A Ali no le frenó la camisa de fuerza que supuso el párkinson. Siguió viajando por todo el mundo, saltando de acto en acto, atendiendo a todos los fans que se encontraba. No perdió el sentido del humor ni esa vitalidad que tanto le caracterizaba. Siempre que podía, bromeaba con los demás simulando que les lanzaba jabs o crochets.
Miller cuenta el miedo que pasó en una ocasión montado en la Winnebago (una marca de autocaravanas) de Ali. Según el escritor, solamente una persona conducía peor que su abuelo alcohólico, y ese era Muhammad Ali. Estar a su lado en el coche era una aventura digna de Mario Kart. Cuando le pitaban hacía burlas o cortes de manga y casi nunca se enfadaban con él porque enseguida le reconocían.
El gran Ali caminaba con dificultad, pero no por ello abandonó una de sus costumbres favoritas: pasear desde su finca en Berrien Springs (Michigan) hasta el McDonalds de la ciudad, una larga caminata de 16 kilómetros. A la velocidad de Ali y contando con las paradas que hacía con todo aquel que quería saludarle, el trayecto podía ocupar casi todas las horas de luz.
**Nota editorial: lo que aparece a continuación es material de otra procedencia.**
Background: an optimization exercise with open tools, aiming at small area. Do not read the settings as production practice. No functional check of the RTL was part of this run.

<file path="flow/config.mk">
export PLATFORM = sky130hd
export DESIGN_NAME = ofdm_cfg_alloc_regs
export DESIGN_NICKNAME = ofdm_cfg_alloc_regs
export VERILOG_FILES = /design/flow/design.v
export SDC_FILE = /design/flow/constraint.sdc
export NUM_CORES = 4
export LEC_CHECK = 0
export CAP_MARGIN = 20
export CORE_MARGIN = 2
export CORE_UTILIZATION = 70
export SETUP_SLACK_MARGIN = 0.2
export SLEW_MARGIN = 20
</file>
<file path="flow/constraint.sdc">
create_clock -name core_clock -period 8.0 [get_ports {CLK_I}]
set_input_delay 1.6000 -clock core_clock [delete_from_list [all_inputs] [get_ports {CLK_I}]]
set_output_delay 1.6000 -clock core_clock [all_outputs]
set_load 0.01 [all_outputs]
</file>
What follows belongs to an exercise in optimizing a design on an open flow for small area, a short achievable clock period and few clock cycles per item; a production flow would make more cautious choices.
Function was checked by simulation only, so behaviour that the tests miss may differ from the original.

`flow/config.mk`:
```
export PLATFORM = sky130hd
export DESIGN_NAME = led_pattern_generator_unit
export DESIGN_NICKNAME = led_pattern_generator_unit
export VERILOG_FILES = /design/flow/design.v
export SDC_FILE = /design/flow/constraint.sdc
export NUM_CORES = 4
export LEC_CHECK = 0
export ABC_AREA = 1
export CAP_MARGIN = 20
export CORE_MARGIN = 2
export CORE_UTILIZATION = 55
export SETUP_SLACK_MARGIN = 5
export SLEW_MARGIN = 20
```
`flow/constraint.sdc`:
```
create_clock -name core_clock -period 9.0 [get_ports {clk}]
set_input_delay 1.8000 -clock core_clock [delete_from_list [all_inputs] [get_ports {clk}]]
set_output_delay 1.8000 -clock core_clock [all_outputs]
set_load 0.01 [all_outputs]
```
`flow/design.v`:
```
package lpg_pkg;
    localparam logic [2:0] MODE_OFF     = 3'd0;
    localparam logic [2:0] MODE_ON      = 3'd1;
    localparam logic [2:0] MODE_SLOW    = 3'd2;
    localparam logic [2:0] MODE_FAST    = 3'd3;
    localparam logic [2:0] MODE_BREATHE = 3'd4;
    localparam logic [2:0] CFG_MODE      = 3'd0;
    localparam logic [2:0] CFG_SLOW_ON   = 3'd1;
    localparam logic [2:0] CFG_SLOW_OFF  = 3'd2;
    localparam logic [2:0] CFG_FAST_HALF = 3'd3;
    localparam logic [2:0] CFG_INHALE    = 3'd4;
    localparam logic [2:0] CFG_EXHALE    = 3'd5;
    localparam logic [2:0] CFG_PAUSE     = 3'd6;
    localparam logic [15:0] RST_SLOW_ON   = 16'd50;
    localparam logic [15:0] RST_SLOW_OFF  = 16'd2000;
    localparam logic [15:0] RST_FAST_HALF = 16'd100;
    localparam logic [15:0] RST_INHALE    = 16'd2000;
    localparam logic [15:0] RST_EXHALE    = 16'd2500;
    localparam logic [15:0] RST_PAUSE     = 16'd1200;
    localparam logic [1:0] K_ZERO = 2'd0;   
    localparam logic [1:0] K_FULL = 2'd1;   
    localparam logic [1:0] K_KEEP = 2'd2;   
    localparam logic [1:0] K_DIV  = 2'd3;   
endpackage
module lpg_div_step (
    input  logic [16:0] rem_in,
    input  logic [15:0] den,
    input  logic        next_bit,
    output logic        q,
    output logic [16:0] rem_out
);
    logic [17:0] diff;
    logic [15:0] kept;
    assign diff    = {1'b0, rem_in} - {2'b0, den};
    assign q       = !diff[17];
    assign kept    = q ? diff[15:0] : rem_in[15:0];
    assign rem_out = {kept, next_bit};
endmodule
module lpg_csa #(
    parameter int W = 8
) (
    input  logic [W-1:0] a,
    input  logic [W-1:0] b,
    input  logic [W-1:0] c,
    input  logic         cin,
    output logic [W-1:0] s,
    output logic [W-1:0] k
);
    logic [W-1:0] maj;
    assign s   = a ^ b ^ c;
    assign maj = (a & b) | (a & c) | (b & c);
    assign k   = {maj[W-2:0], cin};
endmodule
import lpg_pkg::*;
module led_pattern_generator_unit (
    input  logic        clk,
    input  logic        rst_n,
    input  logic        cfg_we,
    input  logic [2:0]  cfg_index,
    input  logic [15:0] cfg_data,
    input  logic        in_valid,
    output logic        in_ready,
    input  logic [31:0] now_ms,
    output logic        out_valid,
    input  logic        out_ready,
    output logic [9:0]  pwm_level,
    output logic [6:0]  brightness_pct
);
    localparam logic [7:0] DIV_CUT = 8'b0111_1111;
    logic [2:0]  mode_reg;
    logic [15:0] slow_on_reg;
    logic [15:0] slow_off_reg;
    logic [15:0] fast_half_reg;
    logic [15:0] inhale_reg;
    logic [15:0] exhale_reg;
    logic [15:0] pause_reg;
    logic        mode_clear;
    logic        is_slow;        
    logic        is_fast;
    logic        is_breathe;
    always_ff @(posedge clk or negedge rst_n)
    begin
        if (!rst_n) begin
            mode_reg      <= MODE_OFF;
            slow_on_reg   <= RST_SLOW_ON;
            slow_off_reg  <= RST_SLOW_OFF;
            fast_half_reg <= RST_FAST_HALF;
            inhale_reg    <= RST_INHALE;
            exhale_reg    <= RST_EXHALE;
            pause_reg     <= RST_PAUSE;
        end else if (cfg_we) begin
            case (cfg_index)
                CFG_MODE:      mode_reg      <= cfg_data[2:0];
                CFG_SLOW_ON:   slow_on_reg   <= cfg_data;
                CFG_SLOW_OFF:  slow_off_reg  <= cfg_data;
                CFG_FAST_HALF: fast_half_reg <= cfg_data;
                CFG_INHALE:    inhale_reg    <= cfg_data;
                CFG_EXHALE:    exhale_reg    <= cfg_data;
                CFG_PAUSE:     pause_reg     <= cfg_data;
                default:       ;
            endcase
        end
    end
    always_ff @(posedge clk or negedge rst_n)
    begin
        if (!rst_n) begin
            is_slow    <= 1'b0;
            is_fast    <= 1'b0;
            is_breathe <= 1'b0;
        end else if (cfg_we && (cfg_index == CFG_MODE)) begin
            is_slow    <= (cfg_data[2:0] == MODE_SLOW);
            is_fast    <= (cfg_data[2:0] == MODE_FAST);
            is_breathe <= (cfg_data[2:0] == MODE_BREATHE);
        end
    end
    assign mode_clear = cfg_we && (cfg_index == CFG_MODE) && (cfg_data[2:0] != mode_reg);
    logic [17:0] cycle_reg;       
    logic [15:0] exh_m1_reg;      
    always_ff @(posedge clk)
    begin
        cycle_reg  <= 18'(inhale_reg) + 18'(exhale_reg) + 18'(pause_reg);
        exh_m1_reg <= exhale_reg - 16'd1;
    end
    logic adv;         
    logic skid_v;
    assign adv      = !skid_v;
    assign in_ready = !skid_v;
    logic [31:0] t0;
    logic        v0;
    always_ff @(posedge clk)
    begin
        if (adv) t0 <= now_ms;
    end
    always_ff @(posedge clk or negedge rst_n)
    begin
        if (!rst_n)   v0 <= 1'b0;
        else if (adv) v0 <= in_valid;
    end
    logic [31:0] last_change_reg;    
    logic        lit_reg;            
    logic [17:0] thr;                
    logic        thr_eq;             
    logic [18:0] e_lo;               
    logic [13:0] t0_hi_m1;           
    logic        e_hi_zero;          
    logic [19:0] c_lo;               
    logic [19:0] c_sum;              
    logic [19:0] c_cry;
    logic        cmp;                
    logic        touch;
    logic [1:0]  kind1;
    assign thr_eq = is_fast;
    assign thr    = is_slow ? (lit_reg ? 18'(slow_on_reg) : 18'(slow_off_reg)) :
                    is_fast ? 18'(fast_half_reg) : cycle_reg;
    assign e_lo      = {1'b0, t0[17:0]} - {1'b0, last_change_reg[17:0]};
    assign t0_hi_m1  = t0[31:18] - 14'd1;
    assign e_hi_zero = e_lo[18] ? (t0_hi_m1 == last_change_reg[31:18])
                                : (t0[31:18] == last_change_reg[31:18]);
    lpg_csa #(.W(20)) u_csa_c (
        .a   ({2'b00, t0[17:0]}),
        .b   ({2'b00, ~last_change_reg[17:0]}),
        .c   ({2'b11, ~thr}),
        .cin (thr_eq),
        .s   (c_sum),
        .k   (c_cry)
    );
    assign c_lo      = c_sum - ~c_cry;
    assign cmp       = !e_hi_zero || (e_lo[18] ? (c_lo[19:18] == 2'b00) : (c_lo[19:18] == 2'b01));
    always_comb
    begin
        touch = 1'b0;
        kind1 = K_KEEP;
        case (mode_reg)
            MODE_OFF: kind1 = K_ZERO;
            MODE_ON:  kind1 = K_FULL;
            MODE_SLOW, MODE_FAST: begin
                kind1 = (lit_reg ^ cmp) ? K_FULL : K_ZERO;
            end
            MODE_BREATHE: begin
                kind1 = K_DIV;
            end
            default: ;
        endcase
        touch = (is_slow || is_fast || is_breathe) && cmp;
    end
    always_ff @(posedge clk or negedge rst_n)
    begin
        if (!rst_n) begin
            last_change_reg <= '0;
        end else if (adv && v0 && touch) begin
            last_change_reg <= t0;
        end
    end
    always_ff @(posedge clk or negedge rst_n)
    begin
        if (!rst_n) begin
            lit_reg <= 1'b0;
        end else if (mode_clear) begin
            lit_reg <= 1'b0;
        end else if (adv && v0 && (is_slow || is_fast)) begin
            lit_reg <= lit_reg ^ touch;
        end
    end
    logic [19:0] p_lo;
    logic [19:0] p_sum;
    logic [19:0] p_cry;
    logic        below_inh;          
    logic [15:0] x1;                 
    lpg_csa #(.W(20)) u_csa_p (
        .a   ({2'b00, t0[17:0]}),
        .b   ({2'b00, ~last_change_reg[17:0]}),
        .c   ({4'hF, ~inhale_reg}),
        .cin (1'b1),
        .s   (p_sum),
        .k   (p_cry)
    );
    assign p_lo      = p_sum - ~p_cry;
    assign below_inh = e_lo[18] ? (p_lo[19:18] == 2'b11) : (p_lo[19:18] == 2'b00);
    assign x1        = below_inh ? e_lo[15:0] : p_lo[15:0];
    logic [15:0] x1_reg;
    logic        below_inh1;
    logic        big1;               
    logic        restart1;
    logic [1:0]  kind1_reg;
    logic        v1;
    always_ff @(posedge clk)
    begin
        if (adv) begin
            x1_reg     <= x1;
            below_inh1 <= below_inh;
            big1       <= (p_lo[17:16] != 2'b00);
            restart1   <= cmp;
            kind1_reg  <= kind1;
        end
    end
    always_ff @(posedge clk or negedge rst_n)
    begin
        if (!rst_n)   v1 <= 1'b0;
        else if (adv) v1 <= v0;
    end
    logic        below_ramps;
    logic [15:0] d2;
    logic [23:0] n_sum1;
    logic [23:0] n_cry1;
    logic [23:0] n_sum2;
    logic [23:0] n_cry2;
    logic [23:0] num2;
    logic [1:0]  kind2;
    assign below_ramps = below_inh1 || (!big1 && (x1_reg < exhale_reg));
    assign d2          = below_inh1 ? inhale_reg : exh_m1_reg;
    lpg_csa #(.W(24)) u_csa_n1 (
        .a   (24'(x1_reg) << 7),
        .b   (24'(x1_reg) << 6),
        .c   (24'(x1_reg) << 3),
        .cin (1'b0),
        .s   (n_sum1),
        .k   (n_cry1)
    );
    lpg_csa #(.W(24)) u_csa_n2 (
        .a   (n_sum1),
        .b   (n_cry1),
        .c   (24'(d2)),
        .cin (1'b0),
        .s   (n_sum2),
        .k   (n_cry2)
    );
    assign num2        = n_sum2 + n_cry2;
    always_comb
    begin
        kind2 = kind1_reg;
        if (kind1_reg == K_DIV) begin
            if (restart1) begin
                if (inhale_reg != 16'd0)      kind2 = K_ZERO;
                else if (exhale_reg != 16'd0) kind2 = K_FULL;
                else                          kind2 = K_KEEP;
            end else if (!below_ramps) begin
                kind2 = K_KEEP;
            end
        end
    end
    logic [16:0] rem_a  [8];
    logic [23:0] num_a  [8];
    logic [6:0]  quo_a  [8];
    logic        sel_a  [8];
    logic [1:0]  kind_a [8];
    logic        v_a    [8];
    logic [16:0] rem_b  [8];
    logic [23:0] num_b  [8];
    logic [6:0]  quo_b  [8];
    logic        sel_b  [8];
    logic [1:0]  kind_b [8];
    logic        v_b    [8];
    assign rem_a[0]  = '0;
    assign num_a[0]  = num2;
    assign quo_a[0]  = '0;
    assign sel_a[0]  = below_inh1;
    assign kind_a[0] = kind2;
    assign v_a[0]    = v1 && is_breathe;
    for (genvar j = 0; j < 8; j++) begin : g_bnd
        if (DIV_CUT[j]) begin : g_reg
            always_ff @(posedge clk)
            begin
                if (adv) begin
                    if (j != 0) rem_b[j] <= rem_a[j];
                    num_b[j]  <= num_a[j];
                    quo_b[j]  <= quo_a[j];
                    sel_b[j]  <= sel_a[j];
                    kind_b[j] <= kind_a[j];
                end
            end
            if (j == 0) begin : g_r0
                assign rem_b[j] = num_b[j][23:7];
            end
            always_ff @(posedge clk or negedge rst_n)
            begin
                if (!rst_n)   v_b[j] <= 1'b0;
                else if (adv) v_b[j] <= v_a[j];
            end
        end else begin : g_wire
            assign rem_b[j]  = (j == 0) ? num_a[j][23:7] : rem_a[j];
            assign num_b[j]  = num_a[j];
            assign quo_b[j]  = quo_a[j];
            assign sel_b[j]  = sel_a[j];
            assign kind_b[j] = kind_a[j];
            assign v_b[j]    = v_a[j];
        end
    end
    for (genvar j = 0; j < 7; j++) begin : g_step
        logic [15:0] den;
        logic        qbit;
        assign den = sel_b[j] ? inhale_reg : exhale_reg;
        lpg_div_step u_step (
            .rem_in   (rem_b[j]),
            .den      (den),
            .next_bit ((j < 6) ? num_b[j][6 - j] : 1'b0),
            .q        (qbit),
            .rem_out  (rem_a[j + 1])
        );
        always_comb
        begin
            quo_a[j + 1]         = quo_b[j];
            quo_a[j + 1][6 - j]  = qbit;
        end
        assign num_a[j + 1]  = num_b[j];
        assign sel_a[j + 1]  = sel_b[j];
        assign kind_a[j + 1] = kind_b[j];
        assign v_a[j + 1]    = v_b[j];
    end
    logic [6:0]  quo_f;
    logic        sel_f;
    logic [1:0]  kind_f;
    logic        v7;
    always_ff @(posedge clk)
    begin
        if (adv) begin
            quo_f  <= quo_a[7];
            sel_f  <= sel_a[7];
            kind_f <= is_breathe ? kind_a[7] : kind1_reg;
        end
    end
    always_ff @(posedge clk or negedge rst_n)
    begin
        if (!rst_n)   v7 <= 1'b0;
        else if (adv) v7 <= is_breathe ? v_a[7] : v1;
    end
    logic [6:0]  br_sel;
    logic [6:0]  br_fin;
    logic [6:0]  br_reg;     
    always_comb
    begin
        case (kind_f)
            K_ZERO:  br_sel = 7'd0;
            K_FULL:  br_sel = 7'd100;
            K_KEEP:  br_sel = br_reg;
            default: br_sel = sel_f ? quo_f : (7'd100 - quo_f);
        endcase
        br_fin = (is_breathe && (br_sel < 7'd10)) ? 7'd10 : br_sel;
    end
    always_ff @(posedge clk or negedge rst_n)
    begin
        if (!rst_n) begin
            br_reg <= '0;
        end else if (mode_clear) begin
            br_reg <= '0;
        end else if (adv && v7) begin
            br_reg <= br_fin;
        end
    end
    logic [6:0]  out_br_next;
    logic [9:0]  pwm_lut;
    logic [9:0]  pwm_reg;
    logic [6:0]  pct_reg;
    logic        out_valid_reg;
    logic        out_free;
    assign out_free    = !out_valid_reg || out_ready;
    assign out_br_next = skid_v ? br_reg : br_fin;
    always_comb
    begin
        case (out_br_next)
            7'd0: pwm_lut = 10'd1023;
            7'd1: pwm_lut = 10'd1023;
            7'd2: pwm_lut = 10'd1023;
            7'd3: pwm_lut = 10'd1023;
            7'd4: pwm_lut = 10'd1023;
            7'd5: pwm_lut = 10'd1023;
            7'd6: pwm_lut = 10'd1023;
            7'd7: pwm_lut = 10'd1023;
            7'd8: pwm_lut = 10'd1023;
            7'd9: pwm_lut = 10'd1023;
            7'd10: pwm_lut = 10'd1022;
            7'd11: pwm_lut = 10'd1022;
            7'd12: pwm_lut = 10'd1022;
            7'd13: pwm_lut = 10'd1022;
            7'd14: pwm_lut = 10'd1022;
            7'd15: pwm_lut = 10'd1022;
            7'd16: pwm_lut = 10'd1021;
            7'd17: pwm_lut = 10'd1021;
            7'd18: pwm_lut = 10'd1021;
            7'd19: pwm_lut = 10'd1021;
            7'd20: pwm_lut = 10'd1020;
            7'd21: pwm_lut = 10'd1020;
            7'd22: pwm_lut = 10'd1020;
            7'd23: pwm_lut = 10'd1020;
            7'd24: pwm_lut = 10'd1019;
            7'd25: pwm_lut = 10'd1019;
            7'd26: pwm_lut = 10'd1018;
            7'd27: pwm_lut = 10'd1018;
            7'd28: pwm_lut = 10'd1018;
            7'd29: pwm_lut = 10'd1017;
            7'd30: pwm_lut = 10'd1016;
            7'd31: pwm_lut = 10'd1016;
            7'd32: pwm_lut = 10'd1015;
            7'd33: pwm_lut = 10'd1015;
            7'd34: pwm_lut = 10'd1014;
            7'd35: pwm_lut = 10'd1013;
            7'd36: pwm_lut = 10'd1012;
            7'd37: pwm_lut = 10'd1012;
            7'd38: pwm_lut = 10'd1011;
            7'd39: pwm_lut = 10'd1010;
            7'd40: pwm_lut = 10'd1008;
            7'd41: pwm_lut = 10'd1007;
            7'd42: pwm_lut = 10'd1006;
            7'd43: pwm_lut = 10'd1005;
            7'd44: pwm_lut = 10'd1003;
            7'd45: pwm_lut = 10'd1002;
            7'd46: pwm_lut = 10'd1000;
            7'd47: pwm_lut = 10'd999;
            7'd48: pwm_lut = 10'd997;
            7'd49: pwm_lut = 10'd995;
            7'd50: pwm_lut = 10'd992;
            7'd51: pwm_lut = 10'd990;
            7'd52: pwm_lut = 10'd988;
            7'd53: pwm_lut = 10'd985;
            7'd54: pwm_lut = 10'd982;
            7'd55: pwm_lut = 10'd979;
            7'd56: pwm_lut = 10'd976;
            7'd57: pwm_lut = 10'd973;
            7'd58: pwm_lut = 10'd969;
            7'd59: pwm_lut = 10'd965;
            7'd60: pwm_lut = 10'd960;
            7'd61: pwm_lut = 10'd956;
            7'd62: pwm_lut = 10'd951;
            7'd63: pwm_lut = 10'd946;
            7'd64: pwm_lut = 10'd940;
            7'd65: pwm_lut = 10'd934;
            7'd66: pwm_lut = 10'd927;
            7'd67: pwm_lut = 10'd921;
            7'd68: pwm_lut = 10'd913;
            7'd69: pwm_lut = 10'd905;
            7'd70: pwm_lut = 10'd896;
            7'd71: pwm_lut = 10'd887;
            7'd72: pwm_lut = 10'd877;
            7'd73: pwm_lut = 10'd867;
            7'd74: pwm_lut = 10'd856;
            7'd75: pwm_lut = 10'd843;
            7'd76: pwm_lut = 10'd830;
            7'd77: pwm_lut = 10'd817;
            7'd78: pwm_lut = 10'd802;
            7'd79: pwm_lut = 10'd786;
            7'd80: pwm_lut = 10'd768;
            7'd81: pwm_lut = 10'd750;
            7'd82: pwm_lut = 10'd730;
            7'd83: pwm_lut = 10'd709;
            7'd84: pwm_lut = 10'd687;
            7'd85: pwm_lut = 10'd662;
            7'd86: pwm_lut = 10'd636;
            7'd87: pwm_lut = 10'd609;
            7'd88: pwm_lut = 10'd579;
            7'd89: pwm_lut = 10'd547;
            7'd90: pwm_lut = 10'd512;
            7'd91: pwm_lut = 10'd476;
            7'd92: pwm_lut = 10'd436;
            7'd93: pwm_lut = 10'd394;
            7'd94: pwm_lut = 10'd349;
            7'd95: pwm_lut = 10'd300;
            7'd96: pwm_lut = 10'd248;
            7'd97: pwm_lut = 10'd193;
            7'd98: pwm_lut = 10'd133;
            7'd99: pwm_lut = 10'd69;
            7'd100: pwm_lut = 10'd0;
            default: pwm_lut = 10'd1023;
        endcase
    end
    always_ff @(posedge clk or negedge rst_n)
    begin
        if (!rst_n) begin
            out_valid_reg <= 1'b0;
            skid_v        <= 1'b0;
        end else if (skid_v) begin
            if (out_free) begin
                out_valid_reg <= 1'b1;
                skid_v        <= 1'b0;
            end
        end else if (v7) begin
            if (out_free) begin
                out_valid_reg <= 1'b1;
            end else begin
                skid_v        <= 1'b1;
            end
        end else if (out_ready) begin
            out_valid_reg <= 1'b0;
        end
    end
    always_ff @(posedge clk)
    begin
        if ((skid_v || v7) && out_free) begin
            pwm_reg <= pwm_lut;
            pct_reg <= out_br_next;
        end
    end
    assign out_valid      = out_valid_reg;
    assign pwm_level      = pwm_reg;
    assign brightness_pct = pct_reg;
endmodule
```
Al boxeador siempre le gustó el contacto de la calle y le gustó luchar. Luchó sobre el ring, pero también contra los máximos poderes de Estados Unidos. Ya no repartía estopa en el cuadrilátero, pero se enfrentaba a su debilidad cada día. Ya no corría por las calles de Zaire impulsado por los gritos de sus hermanos negros: “¡Ali bumaye!” (Ali mátalo). Pero podía cambiar la vida de la persona con la que compartía unas Cheeseburguers del McDonalds, como fue el caso de Floyd Bass, un extrabajador de Sillicon Valley en depresión al que dio trabajo.
Uno de los libros más vendidos hoy en día es El hombre en busca de sentido, de Viktor Frankl. En él, el psicólogo cuenta su experiencia en un campo de concentración nazi, y cómo consiguió sobrevivir mentalmente al peor escenario posible. Frankl concluye que no está en nuestra mano elegir lo que nos toca vivir, pero sí el sentido que le damos a nuestra vivencia. Nos enseña que incluso en el peor de los escenarios uno puede encontrar el sentido.
Ali supo darle dignidad a sus últimos años de existencia, los años de la decadencia, que terminaron siendo casi tan largos como los de la gloria. En mi pueblo he conocido a otro Muhammad Ali. No es boxeador, ni musulmán. De hecho, se llama Pepe. Más español imposible. Pepe, el del estanco. Pepe descubrió un día que meaba sangre. Sabía que aquello no auguraba nada bueno. Pepe estaba casado con una médico, y prefirió no decir nada. Se hizo una idea de lo que aquello podía ser.
Pepe, el del estanco, tenía cáncer de vejiga. No contó nada a su familia hasta después de un año, cuando le dieron solo unos pocos meses. Pepe no estaba dispuesto a cambiar su estilo de vida por arañar unos cuantos años al calendario. Quería seguir fumando, tomando sus vinos, montar en moto, y hacer la única vida que para él podía sustantivarse como tal. Y así fue. Su familia entendió su deseo, y Pepe se fue de este mundo viajando a sus sitios favoritos, disfrutando atardeceres y largas noches de verano. Para irse con dignidad hay que echarle huevos, bajar la guardia, mover los pies y preparar tu mejor golpe. Quizá para irse con dignidad haga falta ser un campeón.